▶ **Exercise goal**: Copy the lines below verbatim, but only from the line containing "path: stages, from" through the end of the data.

Data records
↓↓↓

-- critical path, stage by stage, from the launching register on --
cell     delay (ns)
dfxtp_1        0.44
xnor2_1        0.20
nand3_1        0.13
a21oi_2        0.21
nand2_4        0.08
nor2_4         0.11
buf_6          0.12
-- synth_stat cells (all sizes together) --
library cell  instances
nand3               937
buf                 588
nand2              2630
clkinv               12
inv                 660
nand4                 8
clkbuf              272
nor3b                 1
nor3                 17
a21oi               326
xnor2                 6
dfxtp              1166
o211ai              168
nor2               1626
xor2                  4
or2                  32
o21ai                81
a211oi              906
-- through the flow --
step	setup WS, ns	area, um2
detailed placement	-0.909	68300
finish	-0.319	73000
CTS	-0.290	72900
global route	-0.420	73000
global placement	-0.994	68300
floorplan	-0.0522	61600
File: src/rtl/ps2_disp_ctrl_pkg.sv
// Shared types, default prefix bytes and the keypress-count incrementer for the
// PS/2 keyboard to 7-segment display sequencer.
package ps2_disp_ctrl_pkg;

  typedef enum logic [1:0] {
    ST_IDLE  = 2'd0,
    ST_MAKE  = 2'd1,
    ST_BREAK = 2'd2
  } state_e;

  localparam logic [7:0] BREAK_CODE_DEF = 8'hF0;
  localparam logic [7:0] EXT_CODE_DEF   = 8'hE0;
  localparam bit         CNT_BCD_DEF    = 1'b1;

  // BCD mode wraps each nibble at 9 so the count reads 00..99 on two hex digits.
  function automatic logic [7:0] nextCount(input logic [7:0] cnt, input logic bcd);
    logic [7:0] res;
    res = cnt + 8'd1;
    if (bcd) begin
      if (cnt[3:0] >= 4'd9) begin
        res[3:0] = 4'd0;
        res[7:4] = (cnt[7:4] >= 4'd9) ? 4'd0 : (cnt[7:4] + 4'd1);
      end else begin
        res = {cnt[7:4], cnt[3:0] + 4'd1};
      end
    end
    return res;
  endfunction

endpackage

File: src/rtl/ps2_disp_ctrl_if.sv
// Bundle of the receive-FIFO handshake and the three 7-seg driver inputs.
// master = the sequencer, slave = the FIFO/display environment.
interface ps2_disp_ctrl_if;

  logic       ready;
  logic [7:0] data;
  logic       overflow;
  logic       nextdata_n;
  logic       disp_en;
  logic [7:0] code_byte;
  logic [7:0] ascii_byte;
  logic [7:0] count_byte;
  logic       ovf_flag;

  modport master (
    input  ready,
    input  data,
    input  overflow,
    output nextdata_n,
    output disp_en,
    output code_byte,
    output ascii_byte,
    output count_byte,
    output ovf_flag
  );

  modport slave (
    output ready,
    output data,
    output overflow,
    input  nextdata_n,
    input  disp_en,
    input  code_byte,
    input  ascii_byte,
    input  count_byte,
    input  ovf_flag
  );

endinterface
### src/rtl/pipe_stage_reg.sv
// Reusable pipeline-stage register with payload valid, flush, bubble insertion
// and saturating stall/bubble performance counters.
module pipe_stage_reg #(
  parameter int unsigned DATA_W      = 64,
  parameter int unsigned STALL_W     = 6,
  parameter int unsigned STAGE_IDX   = 1,
  parameter int unsigned BUBBLE_ZERO = 1,
  parameter int unsigned CNT_W       = 16
) (
  input  logic               clk,
  input  logic               rst,
  input  logic [STALL_W-1:0] stall,
  input  logic               flush,
  input  logic               in_valid,
  input  logic [DATA_W-1:0]  in_data,
  output logic               out_valid,
  output logic [DATA_W-1:0]  out_data,
  output logic               out_flushed,
  input  logic               cnt_clr,
  output logic [CNT_W-1:0]   stall_cnt,
  output logic [CNT_W-1:0]   bubble_cnt
);

  if (STALL_W < 2 || STAGE_IDX > STALL_W - 2) begin : g_bad_stage_idx
    $error("pipe_stage_reg: STAGE_IDX out of range 0..STALL_W-2");
  end

  logic up;
  logic dn;
  logic bubble_ev;
  logic hold_ev;

  always_comb begin
    up        = stall[STAGE_IDX];
    dn        = stall[STAGE_IDX+1];
    bubble_ev = flush | (up & ~dn);
    hold_ev   = ~flush & up & dn;
  end

  always_ff @(posedge clk or negedge rst) begin
    if (!rst) begin
      out_valid   <= 1'b0;
      out_data    <= '0;
      out_flushed <= 1'b0;
    end else begin
      out_flushed <= flush;
      if (bubble_ev) begin
        out_valid <= 1'b0;
        if (BUBBLE_ZERO != 0) begin
          out_data <= '0;
        end
      end else if (!up) begin
        out_valid <= in_valid;
        out_data  <= in_data;
      end
    end
  end

  // Clear has priority over a same-cycle event; counters stick at all-ones.
  always_ff @(posedge clk or negedge rst) begin
    if (!rst) begin
      stall_cnt  <= '0;
      bubble_cnt <= '0;
    end else if (cnt_clr) begin
      stall_cnt  <= '0;
      bubble_cnt <= '0;
    end else begin
      if (hold_ev && stall_cnt != '1) begin
        stall_cnt <= stall_cnt + 1'b1;
      end
      if (bubble_ev && bubble_cnt != '1) begin
        bubble_cnt <= bubble_cnt + 1'b1;
      end
    end
  end

endmodule
## src/rtl/obi_rr_arbiter.sv

```systemverilog
// Round-robin N:1 OBI arbiter: shares one subordinate port among NumMgr managers and
// routes in-order responses back to their issuer through an ID FIFO.
module obi_rr_arbiter #(
    parameter int unsigned NumMgr    = 2,
    parameter int unsigned AddrWidth = 32,
    parameter int unsigned DataWidth = 32,
    parameter int unsigned MaxTrans  = 2
) (
    input  logic                          clk_i,
    input  logic                          rst_ni,
    input  logic [NumMgr-1:0]             mgr_req_i,
    output logic [NumMgr-1:0]             mgr_gnt_o,
    input  logic [NumMgr*AddrWidth-1:0]   mgr_addr_i,
    input  logic [NumMgr-1:0]             mgr_we_i,
    input  logic [NumMgr*DataWidth/8-1:0] mgr_be_i,
    input  logic [NumMgr*DataWidth-1:0]   mgr_wdata_i,
    output logic [NumMgr-1:0]             mgr_rvalid_o,
    output logic [DataWidth-1:0]          mgr_rdata_o,
    output logic                          mgr_err_o,
    output logic                          sbr_req_o,
    input  logic                          sbr_gnt_i,
    output logic [AddrWidth-1:0]          sbr_addr_o,
    output logic                          sbr_we_o,
    output logic [DataWidth/8-1:0]        sbr_be_o,
    output logic [DataWidth-1:0]          sbr_wdata_o,
    input  logic                          sbr_rvalid_i,
    input  logic [DataWidth-1:0]          sbr_rdata_i,
    input  logic                          sbr_err_i,
    output logic                          busy_o,
    output logic                          spurious_rsp_o
);
    localparam int unsigned BeWidth = DataWidth / 8;
    localparam int unsigned IdxW    = (NumMgr > 1) ? $clog2(NumMgr) : 1;
    localparam int unsigned PtrW    = (MaxTrans > 1) ? $clog2(MaxTrans) : 1;
    localparam int unsigned CntW    = $clog2(MaxTrans + 1);

    logic [AddrWidth-1:0] addr_arr  [NumMgr];
    logic [BeWidth-1:0]   be_arr    [NumMgr];
    logic [DataWidth-1:0] wdata_arr [NumMgr];

    for (genvar gi = 0; gi < NumMgr; gi++) begin : g_unpack
        assign addr_arr[gi]  = mgr_addr_i[gi*AddrWidth +: AddrWidth];
        assign be_arr[gi]    = mgr_be_i[gi*BeWidth +: BeWidth];
        assign wdata_arr[gi] = mgr_wdata_i[gi*DataWidth +: DataWidth];
    end

    logic [IdxW-1:0] rr_ptr_q, rr_ptr_d;
    logic            lock_q, lock_d;
    logic [IdxW-1:0] locked_idx_q, locked_idx_d;
    logic [CntW-1:0] count_q, count_d;
    logic [PtrW-1:0] wr_ptr_q, wr_ptr_d;
    logic [PtrW-1:0] rd_ptr_q, rd_ptr_d;
    logic            spurious_q, spurious_d;
    logic [IdxW-1:0] fifo_q [MaxTrans];

    logic [IdxW-1:0] rr_winner, winner, sel;
    logic            rr_found;
    int unsigned     cand;
    logic            handshake, pop;

    function automatic logic [PtrW-1:0] ptr_inc(input logic [PtrW-1:0] p);
        return (p == PtrW'(MaxTrans - 1)) ? '0 : p + 1'b1;
    endfunction

    // First requester at or after rr_ptr, wrapping around.
    always_comb begin
        rr_winner = '0;
        rr_found  = 1'b0;
        cand      = 0;
        for (int unsigned k = 0; k < NumMgr; k++) begin
            cand = 32'(rr_ptr_q) + k;
            if (cand >= NumMgr) begin
                cand = cand - NumMgr;
            end
            if (!rr_found && mgr_req_i[cand[IdxW-1:0]]) begin
                rr_winner = cand[IdxW-1:0];
                rr_found  = 1'b1;
            end
        end
    end

    assign winner    = lock_q ? locked_idx_q : rr_winner;
    // Full is judged on the registered count so rvalid never feeds the request path.
    assign sbr_req_o = rst_ni & ((|mgr_req_i) | lock_q) & (count_q < CntW'(MaxTrans));
    assign sel       = sbr_req_o ? winner : '0;
    assign handshake = sbr_req_o & sbr_gnt_i;
    assign pop       = sbr_rvalid_i & (count_q != '0) & rst_ni;

    assign sbr_addr_o  = addr_arr[sel];
    assign sbr_we_o    = mgr_we_i[sel];
    assign sbr_be_o    = be_arr[sel];
    assign sbr_wdata_o = wdata_arr[sel];

    assign mgr_rdata_o    = sbr_rdata_i;
    assign mgr_err_o      = sbr_err_i;
    assign busy_o         = (count_q != '0);
    assign spurious_rsp_o = spurious_q;

    always_comb begin
        mgr_gnt_o    = '0;
        mgr_rvalid_o = '0;
        if (handshake) begin
            mgr_gnt_o[winner] = 1'b1;
        end
        if (pop) begin
            mgr_rvalid_o[fifo_q[rd_ptr_q]] = 1'b1;
        end
    end

    always_comb begin
        rr_ptr_d     = rr_ptr_q;
        lock_d       = lock_q;
        locked_idx_d = locked_idx_q;
        count_d      = count_q;
        wr_ptr_d     = wr_ptr_q;
        rd_ptr_d     = rd_ptr_q;
        spurious_d   = spurious_q;
        if (handshake) begin
            rr_ptr_d = (winner == IdxW'(NumMgr - 1)) ? '0 : winner + 1'b1;
            lock_d   = 1'b0;
            wr_ptr_d = ptr_inc(wr_ptr_q);
        end else if (sbr_req_o) begin
            // Hold the stalled selection so the downstream request stays stable.
            lock_d       = 1'b1;
            locked_idx_d = winner;
        end
        if (pop) begin
            rd_ptr_d = ptr_inc(rd_ptr_q);
        end
        case ({handshake, pop})
            2'b10:   count_d = count_q + 1'b1;
            2'b01:   count_d = count_q - 1'b1;
            default: count_d = count_q;
        endcase
        if (sbr_rvalid_i && (count_q == '0)) begin
            spurious_d = 1'b1;
        end
    end

    always_ff @(posedge clk_i or negedge rst_ni) begin
        if (!rst_ni) begin
            rr_ptr_q     <= '0;
            lock_q       <= 1'b0;
            locked_idx_q <= '0;
            count_q      <= '0;
            wr_ptr_q     <= '0;
            rd_ptr_q     <= '0;
            spurious_q   <= 1'b0;
        end else begin
            rr_ptr_q     <= rr_ptr_d;
            lock_q       <= lock_d;
            locked_idx_q <= locked_idx_d;
            count_q      <= count_d;
            wr_ptr_q     <= wr_ptr_d;
            rd_ptr_q     <= rd_ptr_d;
            spurious_q   <= spurious_d;
        end
    end

    // Entries are only read while count>0, so the storage needs no reset.
    always_ff @(posedge clk_i) begin
        if (handshake) begin
            fifo_q[wr_ptr_q] <= winner;
        end
    end

endmodule
```
### src/rtl/bf16_minmax_issue.sv
// Issue stage for the bf16 min/max FU: FIFO-buffered requests, one at a time to the FU, tagged result out.
// Latency: accept -> fu_enable 2 cycles -> out_valid 4 cycles; illegal op -> out_valid 2 cycles.
// Backpressure: in_ready drops when the FIFO is full; out_* holds until out_ready, which stalls issue.
//
// Ports: clk/reset (async, active-low); in_* request valid/ready port; fu_* issue pulse, operands and
// registered FU result; out_* response valid/ready port with tag and flags; sticky_fpcsr/sticky_clr
// accumulated flags; count is FIFO occupancy.

// Generic in-order FIFO: push when not full, pop when not empty, head visible combinationally.
// Latency: an entry is visible at the head the cycle after its push.
// Backpressure: a push while full is dropped, so the caller must gate push with ~full.
module bf16_minmax_issue_fifo #(
    parameter int W     = 8,
    parameter int DEPTH = 4,
    parameter int CNT_W = $clog2(DEPTH + 1)
) (
    input  logic             clk,
    input  logic             reset,
    input  logic             push,
    input  logic [W-1:0]     push_dat,
    input  logic             pop,
    output logic [W-1:0]     head_dat,
    output logic [CNT_W-1:0] count,
    output logic             full,
    output logic             empty
);
    localparam int PTR_W = (DEPTH > 1) ? $clog2(DEPTH) : 1;

    logic [W-1:0]     mem [DEPTH];
    logic [PTR_W-1:0] wr_ptr;
    logic [PTR_W-1:0] rd_ptr;
    logic             do_push;
    logic             do_pop;

    assign full     = (count == CNT_W'(DEPTH));
    assign empty    = (count == '0);
    assign do_push  = push & ~full;
    assign do_pop   = pop & ~empty;
    assign head_dat = mem[rd_ptr];

    // DEPTH is a power of two, so the pointers wrap by plain overflow.
    always_ff @(posedge clk or negedge reset) begin
        if (!reset) begin
            wr_ptr <= '0;
            rd_ptr <= '0;
            count  <= '0;
        end else begin
            if (do_push) wr_ptr <= wr_ptr + PTR_W'(1);
            if (do_pop)  rd_ptr <= rd_ptr + PTR_W'(1);
            count <= count + CNT_W'(do_push) - CNT_W'(do_pop);
        end
    end

    // Storage carries data only; it never needs a reset value.
    always_ff @(posedge clk) begin
        if (do_push) mem[wr_ptr] <= push_dat;
    end
endmodule

module bf16_minmax_issue #(
    parameter int DEPTH = 4,
    parameter int TAG_W = 4
) (
    input  logic                       clk,
    input  logic                       reset,
    input  logic                       in_valid,
    output logic                       in_ready,
    input  logic [15:0]                in_operand_a,
    input  logic [15:0]                in_operand_b,
    input  logic [3:0]                 in_operation,
    input  logic [TAG_W-1:0]           in_tag,
    output logic                       fu_enable,
    output logic [15:0]                fu_operand_a,
    output logic [15:0]                fu_operand_b,
    output logic [3:0]                 fu_operation,
    input  logic [15:0]                fu_result,
    output logic                       out_valid,
    input  logic                       out_ready,
    output logic [15:0]                out_result,
    output logic [TAG_W-1:0]           out_tag,
    output logic                       out_invalid,
    output logic                       out_illegal,
    output logic [3:0]                 sticky_fpcsr,
    input  logic                       sticky_clr,
    output logic [$clog2(DEPTH+1)-1:0] count
);
    localparam int          CNT_W  = $clog2(DEPTH + 1);
    localparam logic [3:0]  OP_MIN = 4'b0011;
    localparam logic [3:0]  OP_MAX = 4'b0010;
    localparam logic [15:0] QNAN   = 16'h7FC0;

    typedef struct packed {
        logic [15:0]      a;
        logic [15:0]      b;
        logic [3:0]       op;
        logic [TAG_W-1:0] tag;
    } req_t;

    typedef enum logic [1:0] {IDLE, EXEC, CAPT, OUT} state_t;

    state_t state;
    state_t state_nxt;
    req_t   push_req;
    req_t   head;
    logic   fifo_full;
    logic   fifo_empty;
    logic   push;
    logic   pop;
    logic   issue;
    logic   load_ill;
    logic   load_capt;
    logic   out_done;
    logic   head_legal;
    logic   head_nan;
    logic   sticky_ill;
    logic   sticky_inv;

    function automatic logic is_nan(input logic [15:0] x);
        return (x[14:7] == 8'hFF) && (x[6:0] != 7'd0);
    endfunction

    // in_ready is forced low while reset is held so nothing is offered acceptance during reset.
    assign in_ready = reset & ~fifo_full;
    assign push     = in_valid & in_ready;
    assign push_req = '{a: in_operand_a, b: in_operand_b, op: in_operation, tag: in_tag};

    bf16_minmax_issue_fifo #(
        .W     ($bits(req_t)),
        .DEPTH (DEPTH),
        .CNT_W (CNT_W)
    ) u_fifo (
        .clk      (clk),
        .reset    (reset),
        .push     (push),
        .push_dat (push_req),
        .pop      (pop),
        .head_dat (head),
        .count    (count),
        .full     (fifo_full),
        .empty    (fifo_empty)
    );

    // The head stays in the FIFO until its result is captured, so it is the reference for tag and NaN flags.
    assign head_legal = (head.op == OP_MIN) || (head.op == OP_MAX);
    assign head_nan   = is_nan(head.a) | is_nan(head.b);

    always_ff @(posedge clk or negedge reset) begin
        if (!reset) state <= IDLE;
        else        state <= state_nxt;
    end

    always_comb begin
        state_nxt = state;
        pop       = 1'b0;
        issue     = 1'b0;
        load_ill  = 1'b0;
        load_capt = 1'b0;
        out_done  = 1'b0;
        case (state)
            IDLE: begin
                if (!fifo_empty) begin
                    if (head_legal) begin
                        issue     = 1'b1;
                        state_nxt = EXEC;
                    end else begin
                        load_ill  = 1'b1;
                        pop       = 1'b1;
                        state_nxt = OUT;
                    end
                end
            end
            EXEC: state_nxt = CAPT;
            CAPT: begin
                load_capt = 1'b1;
                pop       = 1'b1;
                state_nxt = OUT;
            end
            OUT: begin
                if (out_ready) begin
                    out_done  = 1'b1;
                    state_nxt = IDLE;
                end
            end
            default: state_nxt = IDLE;
        endcase
    end

    always_ff @(posedge clk or negedge reset) begin
        if (!reset) begin
            fu_enable    <= 1'b0;
            fu_operand_a <= '0;
            fu_operand_b <= '0;
            fu_operation <= '0;
            out_valid    <= 1'b0;
            out_result   <= '0;
            out_tag      <= '0;
            out_invalid  <= 1'b0;
            out_illegal  <= 1'b0;
        end else begin
            fu_enable <= issue;
            if (issue) begin
                fu_operand_a <= head.a;
                fu_operand_b <= head.b;
                fu_operation <= head.op;
            end
            if (load_ill) begin
                out_result  <= QNAN;
                out_tag     <= head.tag;
                out_invalid <= 1'b0;
                out_illegal <= 1'b1;
                out_valid   <= 1'b1;
            end
            if (load_capt) begin
                out_result  <= fu_result;
                out_tag     <= head.tag;
                out_invalid <= head_nan;
                out_illegal <= 1'b0;
                out_valid   <= 1'b1;
            end
            if (out_done) out_valid <= 1'b0;
        end
    end

    // Clear first, then set, so a set in the same cycle as a clear survives.
    always_ff @(posedge clk or negedge reset) begin
        if (!reset) begin
            sticky_ill <= 1'b0;
            sticky_inv <= 1'b0;
        end else begin
            if (sticky_clr) begin
                sticky_ill <= 1'b0;
                sticky_inv <= 1'b0;
            end
            if (load_ill)              sticky_ill <= 1'b1;
            if (load_capt && head_nan) sticky_inv <= 1'b1;
        end
    end

    assign sticky_fpcsr = {sticky_ill, sticky_inv, 2'b00};
endmodule
### config.mk
export PLATFORM = sky130hd
export DESIGN_NAME = bf16_minmax_issue
export DESIGN_NICKNAME = d
export VERILOG_FILES = /design/src/rtl/bf16_minmax_issue.sv
export SDC_FILE = /design/constraint.sdc
export NUM_CORES = 1
export LEC_CHECK = 0
export BUFFER_PORTS_ARGS = -buffer_cell sky130_fd_sc_hd__buf_2
export CORE_MARGIN = 5
export CORE_UTILIZATION = 29
export DETAILED_ROUTE_END_ITERATION = 7
export SLEW_MARGIN = 40
export SYNTH_ARGS = -nofsm -noshare
export SYNTH_HDL_FRONTEND = slang
export SYNTH_SLANG_ARGS = --single-unit
### constraint.sdc
create_clock -name clk -period 2.79 [get_ports clk]
set_input_delay 0.837 -clock clk [delete_from_list [all_inputs] [get_ports clk]]
set_output_delay 0.837 -clock clk [all_outputs]
set_load 0.03 [all_outputs]
==> out/results.md <==
| Item | This run | Unit |
|---|---|---|
| Iteration-0 DRC Markers | 224 | - |
| Via count | 4492 | - |
| Endpoint class of the critical path | output port | - |
| Starting Density | 29.37 | % |
| Number of warnings printed during yosys synthesis | 0 | - |
| Std-Cell Core Area | 0.02964 | mm^2 |
| Worst max-slew margin expressed relative to the limit | 52.39 | % |
| Result of the run | completed | - |
| Kind of path behind the tightest hold check | primary input to asynchronous set/reset pin | - |
| Library cell occupying the most area in the post-synthesis netlist | edfxtp_1 | - |
| Design Area, Final | 0.01060 | mm^2 |
| Largest cells by area after synthesis | edfxtp_1 (55%), dfrtp_1 (20%), mux4_2 (9.8%) | - |
| Buffer levels on the longest clock path | 3 | - |
| DP HPWL | 12150 | um |
| Maximum net fanout on the critical path | 6 | - |
| Max-slew violation count | 0 | - |
| Capture point of the critical path | in_ready | - |
| Aggregate global-route resource usage | 11.12 | % |
| Maximum frequency from static timing analysis | 0.3908 | GHz |
| Count of mapped cells out of synthesis | 455 | - |
| Most instantiated flip-flop cell in the synthesis netlist | edfxtp_1 | - |
| Crit start category | flop | - |
| Final cycle utilization of the critical path | 91.71 | % |
| Number of distinct library cells after synthesis | 37 | - |
| Nets@finish | 674 | - |
| First-pass GRT wire length | 28970 | um |
| Antenna diode instance count | 0 | - |
| Vertical die dimension | 183.3 | um |
| Endpoint of the lowest-slack register-to-register path | u_fifo.count[2]$_DFF_PN0_ | - |
| Clock sink total | 231 | - |
| Global-route congestion overflow total | 0 | - |
| Endpoint required time on the critical path | 1.95 | ns |
| Register-to-Register Setup Slack | 0.27 | ns |
| Number of synthesized register bits | 231 | - |
| Cts bufs inserted | 25 | - |
| Placed Instance Area | 0.009868 | mm^2 |
| Total Power Consumption | 11.63 | mW |
| Buffers added on ports | 126 | - |
| Post-synth ARST share | 30.74 | % |
| Commonest cells post-synth | edfxtp_1 (160), dfrtp_1 (71), mux4_2 (38) | - |
| CTS tree | done | - |
| Leakage component of the power | 4.026 | nW |
| Remaining antenna violation count after routing | 0 | - |
| Area delta synth->final | 21.79 | % |
| Vias per cell | 4.443 | - |
| Final core utilization | 35.77 | % |
| Arrival time at the worst endpoint | 1.72 | ns |
| Post-route setup TNS | 0 | ns |
| Number of levels the H-tree was split into | 1 | - |
| Max-cap violations | 0 | - |
| Start-to-end type of the worst setup path | flop to output port | - |
| Setup repair after global routing missed its margin | no | - |
| Placed insts | 966 | - |
| Placer congestion estimate | 0.7172 | - |
| Timing startpoint of the critical path | u_fifo.count[1]$_DFF_PN0_ | - |
| Summed instance area of the synthesized netlist | 0.008705 | mm^2 |
| Launching point of the worst reg2reg path | u_fifo.count[1]$_DFF_PN0_ | - |
| Skew final | 0.01272 | ns |
| Area share of the leading cell type in the synthesized netlist | 55.20 | % |
| Seq/Total Area, Yosys | 75.61 | % |
| Std-Cell Rows | 63 | - |
| Slew at the pin closest to its max-slew limit | 0.7142 | ns |
| Final setup violating endpoints | 0 | - |
| Number of global-route vias before repair | 4766 | - |
| Pin count of the biggest net entering global routing | 50 | - |
| Ports | 129 | - |
| Die X | 183.3 | um |
| Clock latency reported for the late side of the worst-skew pair | 0.52 | ns |
| Clock-pin slew of the registers on the worst-case setup and hold paths | 0.06 | ns |
| Routed wire per std cell | 18.41 | um |
| Cell area power density | 1097 | mW/mm^2 |
| Most frequent cell after synthesis | edfxtp_1 | - |
| Average cell area after synthesis | 19.13 | um^2 |
| Maximum VDD drop | 0.5050 | mV |
| Detailed Routing Iterations Pass 1 | 4 | - |
| Master cell of the clock root buffer | clkbuf_16 | - |
| Number of antenna violations at the first check in global routing | 2 | - |
| Hold buffer count at CTS | 0 | - |
| Tmin final | 2.559 | ns |
| Depth of the worst register-to-register path | 11 | - |
| Count of flip-flops with a built-in enable after synthesis | 160 | - |
| Number of remaining DRC errors | 0 | - |
| Share of layout cells above drive strength 1 | 40.58 | % |
| Total Die Area | 0.03358 | mm^2 |
| Number of cells in the finished layout apart from fillers | 1011 | - |
| Final Routed Wirelength | 18610 | um |
| Final hold violation count | 0 | - |
==> per-layer routing <==
metal  wire [um]  part of all wire (%)  vias to the layer above  track usage [%]
met3        1114                   6.0                       29            2.697
met5          19                  0.10                        -                0
met1        8347                    45                     2290            15.34
met2        8736                    47                      124            18.04
li1            -                     -                     2045                -
met4         396                   2.1                        4            2.384
==> layout make-up <==
cell class | count | area (um^2)
fill | 2851 | 19040
tap | 390 | 488.0
inverter | 14 | 52.55
clock inverter | 7 | 58.81
timing repair buffer | 141 | 783.3
multi-input combinational | 190 | 1961
sequential | 231 | 6584
clock buffer | 38 | 674.4
==> cells by family (layout without fill, tap and decap cells) <==
| group | after synthesis | after routing | share of synthesized area (%) |
|---|---|---|---|
| DFF | 231 | 231 | 75.61 |
| muxes | 75 | 75 | 14.62 |
| and+or+nand+nor | 66 | 66 | 3.651 |
| buffers and inverters | 35 | 200 | 1.969 |
| AOI/OAI and AO/OA | 32 | 32 | 2.084 |
| adders and majority gates | 10 | 10 | 1.524 |
| xor gates and xnor gates | 5 | 5 | 0.5031 |
| other | 1 | 2 | 0.04308 |
==> where the power goes <==
group          leakage [nW]  total, mW  internal [mW]  switching (mW)
logic                  1.36       3.90           1.50            2.40
registers              2.31       4.74           4.43           0.309
clock network         0.352       3.00           1.75            1.25
total                  4.03       11.6           7.67            3.96
==> cells in the final DEF, fill, tap and decap left out, drive strengths merged, types with 3 or more instances in the layout <==
| cell type | Yosys | layout |
|---|---|---|
| edfxtp | 160 | 160 |
| and3 | 4 | 4 |
| xnor2 | 5 | 5 |
| nor2 | 14 | 14 |
| inv | 14 | 15 |
| mux4 | 38 | 38 |
| clkinv | 0 | 5 |
| dfrtp | 71 | 71 |
| nand4 | 4 | 4 |
| o21ai | 22 | 22 |
| buf | 16 | 141 |
| nor3b | 4 | 4 |
| nor3 | 5 | 5 |
| ha | 9 | 9 |
| a21oi | 3 | 3 |
| mux2 | 37 | 37 |
| and2 | 3 | 3 |
| nand2 | 25 | 25 |
| clkbuf | 5 | 38 |
==> worst min path at each step <==
stage                           startpoint                            to  slack (ns)  cells past startpoint
2_1_floorplan       sticky_inv$_DFFE_PN0P_        sticky_inv$_DFFE_PN0P_        0.49                      2
3_3_place_gp   fu_operation[1]$_DFFE_PN0P_   fu_operation[1]$_DFFE_PN0P_        0.44                      1
3_5_place_dp   fu_operation[1]$_DFFE_PN0P_   fu_operation[1]$_DFFE_PN0P_        0.45                      1
4_1_cts                              reset  fu_operand_a[11]$_DFFE_PN0P_        0.35                      2
5_1_grt                              reset   fu_operand_b[5]$_DFFE_PN0P_        0.37                      2
6_report                             reset   fu_operation[2]$_DFFE_PN0P_        0.36                      2
==> registers in the layout, indices dropped and copies added (netlist names), 2 cells and up <==
name and count:
fu_operand_a 16, fu_operand_b 16, fu_operation 4, out_result 16, out_tag 4, state 2, u_fifo.count 3, u_fifo.mem 160
u_fifo.rd_ptr 2, u_fifo.wr_ptr 2
==> worst max-delay path: stages, from the launching register on <==
cell	delay (ns)
dfrtp_1	0.39
inv_1	0.11
a31oi_1	0.41
buf_2	0.30
==> what timing repair did <==
action / in CTS / in global routing
buffers inserted: 0 / 0
endpoints found under the setup margin: 0 / 1
resized for setup: 0 / 1
endpoints found under the hold margin: 0 / 0
==> stage by stage <==
stage                     hold WS (ns)  setup WS, ns
final                           0.3557        0.2313
after global routing            0.3664       0.08439
after CTS                       0.3530        0.1788
after detailed placement        0.4496        0.2019
after global placement          0.4450        0.2082
after floorplan                 0.4876        0.1305
No activity file was read; power rests on OpenSTA's default activity.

↑↑↑

▶ **Worked solution**:
==> worst max-delay path: stages, from the launching register on <==
cell	delay (ns)
dfrtp_1	0.39
inv_1	0.11
a31oi_1	0.41
buf_2	0.30
==> what timing repair did <==
action / in CTS / in global routing
buffers inserted: 0 / 0
endpoints found under the setup margin: 0 / 1
resized for setup: 0 / 1
endpoints found under the hold margin: 0 / 0
==> stage by stage <==
stage                     hold WS (ns)  setup WS, ns
final                           0.3557        0.2313
after global routing            0.3664       0.08439
after CTS                       0.3530        0.1788
after detailed placement        0.4496        0.2019
after global placement          0.4450        0.2082
after floorplan                 0.4876        0.1305
No activity file was read; power rests on OpenSTA's default activity.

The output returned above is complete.